Thompson cautions that one’s home doesn’t need to become anything akin to a segment on the reality show Hoarders and that thrifting doesn’t mean packing one’s home full of one’s finds with no care for style and space.


Now a mother of four, Thompson said she’s learned and is teaching her kids that the benefits of thrifting go beyond creative expression and saving on costs — it’s also better for the earth.

“Why buy new when there are so many gems out there that are used?” she says.

Thompson cautions that one’s home doesn’t need to become anything akin to a segment on the reality show Hoarders and that thrifting doesn’t mean packing one’s home full of one’s finds with no care for style and space.

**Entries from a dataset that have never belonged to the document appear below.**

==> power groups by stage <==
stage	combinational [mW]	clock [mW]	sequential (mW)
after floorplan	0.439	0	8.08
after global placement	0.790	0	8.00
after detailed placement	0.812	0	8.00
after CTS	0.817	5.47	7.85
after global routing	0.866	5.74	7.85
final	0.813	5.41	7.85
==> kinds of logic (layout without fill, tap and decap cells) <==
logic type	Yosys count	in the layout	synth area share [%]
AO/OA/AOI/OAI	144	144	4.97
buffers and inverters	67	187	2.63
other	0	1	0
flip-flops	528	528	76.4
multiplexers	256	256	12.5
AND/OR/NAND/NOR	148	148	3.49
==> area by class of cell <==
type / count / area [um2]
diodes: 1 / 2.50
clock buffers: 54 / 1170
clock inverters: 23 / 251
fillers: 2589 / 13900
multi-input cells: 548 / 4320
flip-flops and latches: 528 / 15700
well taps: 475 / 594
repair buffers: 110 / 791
## src/design/wsrm_pkg.sv

```systemverilog
// Shared types, character codes and register indexes for the wildcard star matcher.
// Depends on nothing; every other file of the block imports it.
package wsrm_pkg;

    localparam int PAT_BYTES  = 16;
    localparam int CFG_ADDR_W = 5;
    localparam int CFG_DATA_W = 64;
    localparam int LEN_REG_W  = 5;

    typedef logic [7:0] t_byte;
    typedef t_byte [PAT_BYTES-1:0] t_pattern;

    localparam t_byte STAR_CH = 8'h2A;
    localparam t_byte DOT_CH  = 8'h2E;

    // Register index, taken from paddr[4:3] (registers are 8 bytes apart).
    typedef enum logic [1:0] {
        CFG_PAT_LOW  = 2'd0,
        CFG_PAT_HIGH = 2'd1,
        CFG_PAT_LEN  = 2'd2
    } t_cfg_idx;

    // A pattern byte accepts a text byte when it is a dot or equal to it.
    function automatic logic accepts(input t_byte pat, input t_byte ch);
        accepts = (pat == DOT_CH) || (pat == ch);
    endfunction

endpackage

```

## src/design/wsrm_ifs.sv

```systemverilog
// Valid/ready stream interfaces for the input words and result words of the matcher.
// Depends on wsrm_pkg for the byte type.
interface wsrm_in_if;
    logic              valid;
    logic              ready;
    wsrm_pkg::t_byte   text_char;
    logic              last_char;
    logic              empty_text;

    modport source (output valid, output text_char, output last_char, output empty_text,
                    input ready);
    modport sink   (input valid, input text_char, input last_char, input empty_text,
                    output ready);
endinterface

interface wsrm_out_if;
    logic valid;
    logic ready;
    logic prefix_matches;
    logic text_done;

    modport source (output valid, output prefix_matches, output text_done, input ready);
    modport sink   (input valid, input prefix_matches, input text_done, output ready);
endinterface

```

## src/design/wsrm_row_logic.sv

```systemverilog
// Combinational next-row and empty-text-row logic for the match row.
// Depends on wsrm_pkg for the pattern type, the star code and accepts().
module wsrm_row_logic #(
    parameter int MAX_PATTERN = 16
) (
    input  wsrm_pkg::t_pattern   i_pattern,
    input  wsrm_pkg::t_byte      i_char,
    input  logic [MAX_PATTERN:0] i_row,
    output logic [MAX_PATTERN:0] o_step_row,
    output logic [MAX_PATTERN:0] o_empty_row
);
    import wsrm_pkg::*;

    // Bit j means the text so far matches the first j pattern bytes. A star
    // at byte j-1 folds in bit j-2 of the new row, so stars chain two
    // positions at a time across the row.
    always_comb begin
        o_step_row     = '0;
        o_empty_row    = '0;
        o_empty_row[0] = 1'b1;
        // A leading star matches nothing.
        if (i_pattern[0] != STAR_CH) begin
            o_step_row[1] = i_row[0] & accepts(i_pattern[0], i_char);
        end
        for (int j = 2; j <= MAX_PATTERN; j++) begin
            if (i_pattern[j-1] == STAR_CH) begin
                o_step_row[j]  = o_step_row[j-2] |
                                 (i_row[j] & accepts(i_pattern[j-2], i_char));
                o_empty_row[j] = o_empty_row[j-2];
            end else begin
                o_step_row[j]  = i_row[j-1] & accepts(i_pattern[j-1], i_char);
            end
        end
    end

endmodule

```

## src/design/wildcard_star_regex_matcher.sv

```systemverilog
// Top level of the streaming wildcard star matcher: APB pattern registers, word pipeline.
// Depends on wsrm_pkg, wsrm_in_if, wsrm_out_if and wsrm_row_logic.
//
// The matcher checks streamed text, one byte per input word, against a
// pattern of up to MAX_PATTERN bytes in which a dot matches any byte and a
// byte followed by a star matches zero or more of that byte. Each word gives
// exactly one result word: prefix_matches says whether the text seen so far
// matches the whole pattern, and text_done marks the result of the final word
// of a text. A word with empty_text set carries no byte; it ends the text
// with the answer for the bytes seen so far (the empty text if none). A
// leading star matches nothing, and a pattern length above MAX_PATTERN is
// taken as MAX_PATTERN. The block accepts one word per clock cycle while the
// result side keeps up. Each word is held in the input register, then the
// whole match row is updated in a single pass of shallow logic into the
// result register. The row loop is the only thing limiting throughput, so
// back-to-back words are taken at full rate while the result side keeps up.
// The pattern registers are at byte addresses 0, 8 and 16 of the 64-bit APB
// port; the pattern bytes are read back as written and the length as its
// low five bits; any write to one of them reloads the match row, so the
// pattern should only be changed between texts while no word is in flight.
module wildcard_star_regex_matcher #(
    parameter int MAX_PATTERN = 16
) (
    input  logic                                   i_clk,
    input  logic                                   i_rst_n,
    wsrm_in_if.sink                                i_in,
    wsrm_out_if.source                             o_out,
    input  logic                                   psel,
    input  logic                                   penable,
    input  logic                                   pwrite,
    input  logic [wsrm_pkg::CFG_ADDR_W-1:0]        paddr,
    input  logic [wsrm_pkg::CFG_DATA_W-1:0]        pwdata,
    output logic [wsrm_pkg::CFG_DATA_W-1:0]        prdata,
    output logic                                   pready
);
    import wsrm_pkg::*;

    localparam int LEN_W = $clog2(MAX_PATTERN + 1);

    // Pattern registers.
    logic [CFG_DATA_W-1:0] r_pat_low;
    logic [CFG_DATA_W-1:0] r_pat_high;
    logic [LEN_REG_W-1:0]  r_pat_len;

    // Input register.
    logic  r_in_vld;
    t_byte r_in_char;
    logic  r_in_last;
    logic  r_in_empty;

    // Result register.
    logic r_out_vld;
    logic r_out_match;
    logic r_out_done;

    // Match row state. r_fresh means the row is the empty-text row, which is
    // kept ready in r_empty_row, so a reload costs nothing.
    logic [MAX_PATTERN:0] r_row;
    logic [MAX_PATTERN:0] r_empty_row;
    logic                 r_fresh;

    t_pattern             w_pattern;
    t_cfg_idx             w_cfg_idx;
    logic                 w_cfg_wr;
    logic                 w_cfg_hit;
    logic [LEN_W-1:0]     w_len;
    logic [MAX_PATTERN:0] w_cur_row;
    logic [MAX_PATTERN:0] w_step_row;
    logic [MAX_PATTERN:0] w_empty_row;
    logic                 w_advance;
    logic                 n_match;

    assign w_pattern = {r_pat_high, r_pat_low};
    assign w_cfg_idx = t_cfg_idx'(paddr[CFG_ADDR_W-1:3]);
    assign w_cfg_wr  = psel && penable && pwrite;
    // Only a write that lands on one of the three registers reloads the row.
    assign w_cfg_hit = w_cfg_wr &&
                       (w_cfg_idx inside {CFG_PAT_LOW, CFG_PAT_HIGH, CFG_PAT_LEN});
    assign pready    = 1'b1;

    always_comb begin
        case (w_cfg_idx)
            CFG_PAT_LOW:  prdata = r_pat_low;
            CFG_PAT_HIGH: prdata = r_pat_high;
            CFG_PAT_LEN:  prdata = {{(CFG_DATA_W-LEN_REG_W){1'b0}}, r_pat_len};
            default:      prdata = '0;
        endcase
    end

    always_ff @(posedge i_clk) begin
        if (!i_rst_n) begin
            r_pat_low  <= '0;
            r_pat_high <= '0;
            r_pat_len  <= '0;
        end else if (w_cfg_wr) begin
            case (w_cfg_idx)
                CFG_PAT_LOW:  r_pat_low  <= pwdata;
                CFG_PAT_HIGH: r_pat_high <= pwdata;
                CFG_PAT_LEN:  r_pat_len  <= pwdata[LEN_REG_W-1:0];
                default:      ;
            endcase
        end
    end

    // Pattern length in use, clamped to the row size.
    assign w_len = (r_pat_len > LEN_REG_W'(MAX_PATTERN)) ? LEN_W'(MAX_PATTERN)
                                                         : r_pat_len[LEN_W-1:0];

    assign w_cur_row = r_fresh ? r_empty_row : r_row;

    wsrm_row_logic #(
        .MAX_PATTERN (MAX_PATTERN)
    ) u_row_logic (
        .i_pattern   (w_pattern),
        .i_char      (r_in_char),
        .i_row       (w_cur_row),
        .o_step_row  (w_step_row),
        .o_empty_row (w_empty_row)
    );

    // A word moves from the input register to the result register when the
    // result register is empty or its word is being taken this cycle.
    assign w_advance  = r_in_vld && (!r_out_vld || o_out.ready);
    assign i_in.ready = !r_in_vld || w_advance;

    assign n_match = r_in_empty ? w_cur_row[w_len] : w_step_row[w_len];

    always_ff @(posedge i_clk) begin
        if (!i_rst_n) begin
            r_in_vld <= 1'b0;
        end else if (i_in.ready) begin
            r_in_vld <= i_in.valid;
        end
    end

    always_ff @(posedge i_clk) begin
        if (i_in.valid && i_in.ready) begin
            r_in_char  <= i_in.text_char;
            r_in_last  <= i_in.last_char;
            r_in_empty <= i_in.empty_text;
        end
    end

    always_ff @(posedge i_clk) begin
        if (!i_rst_n) begin
            r_out_vld <= 1'b0;
        end else if (w_advance) begin
            r_out_vld <= 1'b1;
        end else if (o_out.ready) begin
            r_out_vld <= 1'b0;
        end
    end

    always_ff @(posedge i_clk) begin
        if (w_advance) begin
            r_out_match <= n_match;
            r_out_done  <= r_in_empty || r_in_last;
        end
    end

    assign o_out.valid          = r_out_vld;
    assign o_out.prefix_matches = r_out_match;
    assign o_out.text_done      = r_out_done;

    // The empty-text row is registered from the pattern registers. A word
    // accepted after a write reaches the row logic in the following cycle at
    // the earliest, by which time this register has caught up.
    always_ff @(posedge i_clk) begin
        if (!i_rst_n) begin
            r_empty_row <= {{MAX_PATTERN{1'b0}}, 1'b1};
        end else begin
            r_empty_row <= w_empty_row;
        end
    end

    always_ff @(posedge i_clk) begin
        if (!i_rst_n) begin
            r_fresh <= 1'b1;
        end else if (w_cfg_hit) begin
            r_fresh <= 1'b1;
        end else if (w_advance) begin
            r_fresh <= r_in_empty || r_in_last;
        end
    end

    always_ff @(posedge i_clk) begin
        if (w_advance && !r_in_empty) begin
            r_row <= w_step_row;
        end
    end

endmodule

```

## src/flat_wrapper.sv

```systemverilog
// flat-port wrapper written by rule: the top's interface ports become plain ports
module wildcard_star_regex_matcher_flat import wsrm_pkg::*;
#(
    parameter int MAX_PATTERN = 16
)
  (i_clk, i_rst_n, psel, penable, pwrite, paddr, pwdata, prdata, pready, i_in_valid, i_in_text_char, i_in_last_char, i_in_empty_text, i_in_ready, o_out_valid, o_out_prefix_matches, o_out_text_done, o_out_ready);
  wsrm_in_if i_in_i ();
  wsrm_out_if o_out_i ();
  input  logic i_clk;
  input  logic i_rst_n;
  input  logic psel;
  input  logic penable;
  input  logic pwrite;
  input  logic [wsrm_pkg::CFG_ADDR_W-1:0] paddr;
  input  logic [wsrm_pkg::CFG_DATA_W-1:0] pwdata;
  output logic [wsrm_pkg::CFG_DATA_W-1:0] prdata;
  output logic pready;
  input wire logic [$bits(i_in_i.valid)-1:0] i_in_valid;
  input wire logic [$bits(i_in_i.text_char)-1:0] i_in_text_char;
  input wire logic [$bits(i_in_i.last_char)-1:0] i_in_last_char;
  input wire logic [$bits(i_in_i.empty_text)-1:0] i_in_empty_text;
  output wire logic [$bits(i_in_i.ready)-1:0] i_in_ready;
  output wire logic [$bits(o_out_i.valid)-1:0] o_out_valid;
  output wire logic [$bits(o_out_i.prefix_matches)-1:0] o_out_prefix_matches;
  output wire logic [$bits(o_out_i.text_done)-1:0] o_out_text_done;
  input wire logic [$bits(o_out_i.ready)-1:0] o_out_ready;
  assign i_in_i.valid = i_in_valid;
  assign i_in_i.text_char = i_in_text_char;
  assign i_in_i.last_char = i_in_last_char;
  assign i_in_i.empty_text = i_in_empty_text;
  assign i_in_ready = i_in_i.ready;
  assign o_out_valid = o_out_i.valid;
  assign o_out_prefix_matches = o_out_i.prefix_matches;
  assign o_out_text_done = o_out_i.text_done;
  assign o_out_i.ready = o_out_ready;
  wildcard_star_regex_matcher #(.MAX_PATTERN(MAX_PATTERN)) u_core (.i_clk(i_clk), .i_rst_n(i_rst_n), .i_in(i_in_i), .o_out(o_out_i), .psel(psel), .penable(penable), .pwrite(pwrite), .paddr(paddr), .pwdata(pwdata), .prdata(prdata), .pready(pready));
endmodule
```
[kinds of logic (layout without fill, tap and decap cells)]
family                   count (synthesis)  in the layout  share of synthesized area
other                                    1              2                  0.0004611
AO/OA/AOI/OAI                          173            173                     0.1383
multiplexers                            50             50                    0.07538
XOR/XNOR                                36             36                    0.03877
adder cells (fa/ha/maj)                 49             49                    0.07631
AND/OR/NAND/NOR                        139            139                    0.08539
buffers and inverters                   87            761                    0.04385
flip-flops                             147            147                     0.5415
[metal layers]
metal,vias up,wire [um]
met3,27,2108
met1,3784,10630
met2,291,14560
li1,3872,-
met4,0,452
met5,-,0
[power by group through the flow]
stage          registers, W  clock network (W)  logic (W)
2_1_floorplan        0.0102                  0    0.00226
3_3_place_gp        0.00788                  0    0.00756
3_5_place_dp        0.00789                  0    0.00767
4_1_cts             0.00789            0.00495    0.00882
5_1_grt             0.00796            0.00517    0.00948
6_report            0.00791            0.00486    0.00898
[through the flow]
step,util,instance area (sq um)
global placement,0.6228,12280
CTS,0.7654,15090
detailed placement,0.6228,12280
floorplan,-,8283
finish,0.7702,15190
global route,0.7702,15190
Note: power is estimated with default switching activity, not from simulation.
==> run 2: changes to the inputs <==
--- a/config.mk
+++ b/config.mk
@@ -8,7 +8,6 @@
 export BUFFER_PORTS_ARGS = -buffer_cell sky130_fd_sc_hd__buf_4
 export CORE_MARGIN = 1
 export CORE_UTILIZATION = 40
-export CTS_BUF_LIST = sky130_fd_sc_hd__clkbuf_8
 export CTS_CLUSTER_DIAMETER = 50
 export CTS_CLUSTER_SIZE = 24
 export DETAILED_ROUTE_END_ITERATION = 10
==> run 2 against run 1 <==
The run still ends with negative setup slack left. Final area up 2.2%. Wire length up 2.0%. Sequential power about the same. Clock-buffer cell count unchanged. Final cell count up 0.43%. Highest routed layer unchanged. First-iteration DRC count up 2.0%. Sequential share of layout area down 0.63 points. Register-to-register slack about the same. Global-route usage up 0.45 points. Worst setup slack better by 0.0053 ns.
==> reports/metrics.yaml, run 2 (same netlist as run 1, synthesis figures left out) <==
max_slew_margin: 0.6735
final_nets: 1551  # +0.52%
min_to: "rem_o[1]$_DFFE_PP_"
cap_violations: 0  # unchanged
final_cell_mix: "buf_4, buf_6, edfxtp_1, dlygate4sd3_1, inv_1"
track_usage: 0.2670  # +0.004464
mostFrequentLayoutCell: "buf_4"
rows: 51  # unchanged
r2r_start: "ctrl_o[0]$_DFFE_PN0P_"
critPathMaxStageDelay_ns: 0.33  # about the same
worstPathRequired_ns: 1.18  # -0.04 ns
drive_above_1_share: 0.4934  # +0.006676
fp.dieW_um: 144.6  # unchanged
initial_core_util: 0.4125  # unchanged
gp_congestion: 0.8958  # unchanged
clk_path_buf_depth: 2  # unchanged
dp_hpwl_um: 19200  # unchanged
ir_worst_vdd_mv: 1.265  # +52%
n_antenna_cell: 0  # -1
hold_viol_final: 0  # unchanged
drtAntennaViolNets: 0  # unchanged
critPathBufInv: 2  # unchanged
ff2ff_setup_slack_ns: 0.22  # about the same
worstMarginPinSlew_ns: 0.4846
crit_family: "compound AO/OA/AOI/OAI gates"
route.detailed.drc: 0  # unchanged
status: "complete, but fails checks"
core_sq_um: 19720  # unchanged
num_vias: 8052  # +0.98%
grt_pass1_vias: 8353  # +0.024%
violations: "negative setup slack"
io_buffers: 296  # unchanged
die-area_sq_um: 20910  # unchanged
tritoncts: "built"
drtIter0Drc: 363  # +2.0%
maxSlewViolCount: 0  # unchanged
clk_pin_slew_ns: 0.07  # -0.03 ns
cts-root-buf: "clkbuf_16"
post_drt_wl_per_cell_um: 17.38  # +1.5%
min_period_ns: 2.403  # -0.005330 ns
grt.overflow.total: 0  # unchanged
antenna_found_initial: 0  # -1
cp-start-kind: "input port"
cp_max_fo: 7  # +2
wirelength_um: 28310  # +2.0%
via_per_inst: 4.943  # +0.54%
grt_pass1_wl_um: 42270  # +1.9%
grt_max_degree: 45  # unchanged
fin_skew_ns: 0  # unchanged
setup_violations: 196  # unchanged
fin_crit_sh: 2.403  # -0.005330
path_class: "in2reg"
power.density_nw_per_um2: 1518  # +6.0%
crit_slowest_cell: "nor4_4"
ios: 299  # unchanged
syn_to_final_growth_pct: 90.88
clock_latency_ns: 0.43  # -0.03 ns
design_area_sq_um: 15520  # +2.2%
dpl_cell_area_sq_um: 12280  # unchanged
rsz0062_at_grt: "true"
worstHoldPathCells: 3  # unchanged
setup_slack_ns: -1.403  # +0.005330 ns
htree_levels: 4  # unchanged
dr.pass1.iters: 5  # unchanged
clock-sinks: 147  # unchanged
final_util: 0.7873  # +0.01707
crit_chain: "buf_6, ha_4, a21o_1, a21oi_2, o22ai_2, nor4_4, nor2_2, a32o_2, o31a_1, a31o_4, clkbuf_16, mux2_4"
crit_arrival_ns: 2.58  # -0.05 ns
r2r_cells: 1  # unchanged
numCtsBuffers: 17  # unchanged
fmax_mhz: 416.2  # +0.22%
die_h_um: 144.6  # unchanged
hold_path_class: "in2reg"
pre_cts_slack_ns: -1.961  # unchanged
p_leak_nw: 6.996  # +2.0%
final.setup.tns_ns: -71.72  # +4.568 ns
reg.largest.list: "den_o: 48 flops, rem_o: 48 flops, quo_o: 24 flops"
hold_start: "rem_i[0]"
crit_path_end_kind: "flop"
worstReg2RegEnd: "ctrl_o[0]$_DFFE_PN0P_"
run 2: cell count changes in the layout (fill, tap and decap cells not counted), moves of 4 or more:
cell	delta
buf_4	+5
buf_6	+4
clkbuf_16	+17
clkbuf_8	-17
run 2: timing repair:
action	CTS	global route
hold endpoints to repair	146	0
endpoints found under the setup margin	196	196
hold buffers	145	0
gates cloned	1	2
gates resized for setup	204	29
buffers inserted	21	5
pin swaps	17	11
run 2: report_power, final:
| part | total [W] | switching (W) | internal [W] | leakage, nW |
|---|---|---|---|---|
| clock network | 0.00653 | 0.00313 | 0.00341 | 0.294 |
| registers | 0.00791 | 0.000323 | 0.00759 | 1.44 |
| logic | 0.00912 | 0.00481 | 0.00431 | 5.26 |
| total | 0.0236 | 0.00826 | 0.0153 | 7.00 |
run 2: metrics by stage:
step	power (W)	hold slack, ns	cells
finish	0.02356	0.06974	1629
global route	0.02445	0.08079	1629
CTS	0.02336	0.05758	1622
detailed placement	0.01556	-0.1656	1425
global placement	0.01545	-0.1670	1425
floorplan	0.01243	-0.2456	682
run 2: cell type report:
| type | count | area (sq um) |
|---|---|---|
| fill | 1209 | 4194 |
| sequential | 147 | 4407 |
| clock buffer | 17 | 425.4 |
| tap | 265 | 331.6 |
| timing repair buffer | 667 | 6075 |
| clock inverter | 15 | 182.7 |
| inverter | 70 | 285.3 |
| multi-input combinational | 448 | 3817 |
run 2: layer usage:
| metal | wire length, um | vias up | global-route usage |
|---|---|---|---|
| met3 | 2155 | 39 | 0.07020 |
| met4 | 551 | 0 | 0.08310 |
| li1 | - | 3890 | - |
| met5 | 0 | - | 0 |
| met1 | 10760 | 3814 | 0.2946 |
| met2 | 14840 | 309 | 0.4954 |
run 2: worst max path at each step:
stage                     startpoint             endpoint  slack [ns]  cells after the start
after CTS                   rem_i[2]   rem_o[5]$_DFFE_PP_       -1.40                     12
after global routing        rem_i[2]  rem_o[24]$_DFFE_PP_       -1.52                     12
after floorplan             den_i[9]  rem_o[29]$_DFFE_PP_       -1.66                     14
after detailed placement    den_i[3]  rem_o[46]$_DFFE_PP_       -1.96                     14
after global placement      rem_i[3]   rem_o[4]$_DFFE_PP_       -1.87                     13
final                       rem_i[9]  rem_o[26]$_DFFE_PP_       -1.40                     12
File: src/sv/json_comment_stripper_core.sv
// Top level of the JSON comment stripper: removes //, # and /* */ comments
// outside double-quoted strings from a byte stream. One input word is taken
// per cycle while the four-entry queue between scanner and emitter has room;
// the emitter sends one output word per cycle while out_stall is low, so a
// word that flushes a held slash with its successor yields two output words,
// which the queue absorbs. A result passes through a queue entry and then the
// output register. A word with end_mark set answers with a bare final word
// (preceded by any held slash) and returns the scanner to its start state.
module json_comment_stripper_core import jcs_pkg::*; (
  input  logic      clk,
  input  logic      rst_n,
  input  logic      in_valid,
  output logic      in_stall,
  input  in_word_t  in_word,
  output logic      out_valid,
  input  logic      out_stall,
  output out_word_t out_word
);

  plan_t     plan, head;
  logic      plan_push, pop, accept;
  q_status_t status;

  assign in_stall = status.full;
  assign accept   = in_valid && !in_stall;

  jcs_front u_front (
    .clk       (clk),
    .rst_n     (rst_n),
    .accept    (accept),
    .word      (in_word),
    .plan      (plan),
    .plan_push (plan_push)
  );

  jcs_queue u_queue (
    .clk       (clk),
    .rst_n     (rst_n),
    .push      (plan_push),
    .push_plan (plan),
    .pop       (pop),
    .head      (head),
    .status    (status)
  );

  jcs_back u_back (
    .clk       (clk),
    .rst_n     (rst_n),
    .head      (head),
    .status    (status),
    .pop       (pop),
    .out_valid (out_valid),
    .out_stall (out_stall),
    .out_word  (out_word)
  );

endmodule
`config.mk`:
```
export PLATFORM = sky130hd
export DESIGN_NAME = strided_grid_subsample_index_walker
export DESIGN_NICKNAME = d
export VERILOG_FILES = /design/src/swg_pkg.sv /design/src/swg_rem.sv /design/src/swg_mac.sv /design/src/strided_grid_subsample_index_walker.sv
export VERILOG_INCLUDE_DIRS = /design/src /design/src/src
export SDC_FILE = /design/constraint.sdc
export NUM_CORES = 2
export LEC_CHECK = 0
export BUFFER_PORTS_ARGS = -buffer_cell sky130_fd_sc_hd__buf_4
export CAP_MARGIN = 0
export CORE_AREA = 2 2 383 385
export CTS_CLUSTER_SIZE = 12
export DETAILED_ROUTE_END_ITERATION = 12
export DIE_AREA = 0 0 385 387
export GPL_ROUTABILITY_DRIVEN = 1
export GPL_TIMING_DRIVEN = 1
export PLACE_DENSITY_LB_ADDON = 0.05
export SLEW_MARGIN = 5
export SYNTH_ARGS = -nofsm -noshare
export SYNTH_HDL_FRONTEND = slang
export SYNTH_SLANG_ARGS = --single-unit
```
`constraint.sdc`:
```
create_clock -name clock -period 32.7 [get_ports clock]
set_input_delay 6.54 -clock clock [delete_from_list [all_inputs] [get_ports clock]]
set_output_delay 6.54 -clock clock [all_outputs]
set_load 0.02 [all_outputs]
```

“When anybody in the vintage world comes to visit me, they are shocked that I don't have a ton of stuff,” she says. “I love vintage and there is lots of vintage in my home.” One of her favorite items is a century-old plate she picked up in Japan during a trip with her husband. It’s small but big in its sentimental value, like many of the pieces she collects.

“That’s part of what I encourage if people ask for my advice,” Thompson says. “You can do what inspires you and represents your life and style, and do it in a selective way.”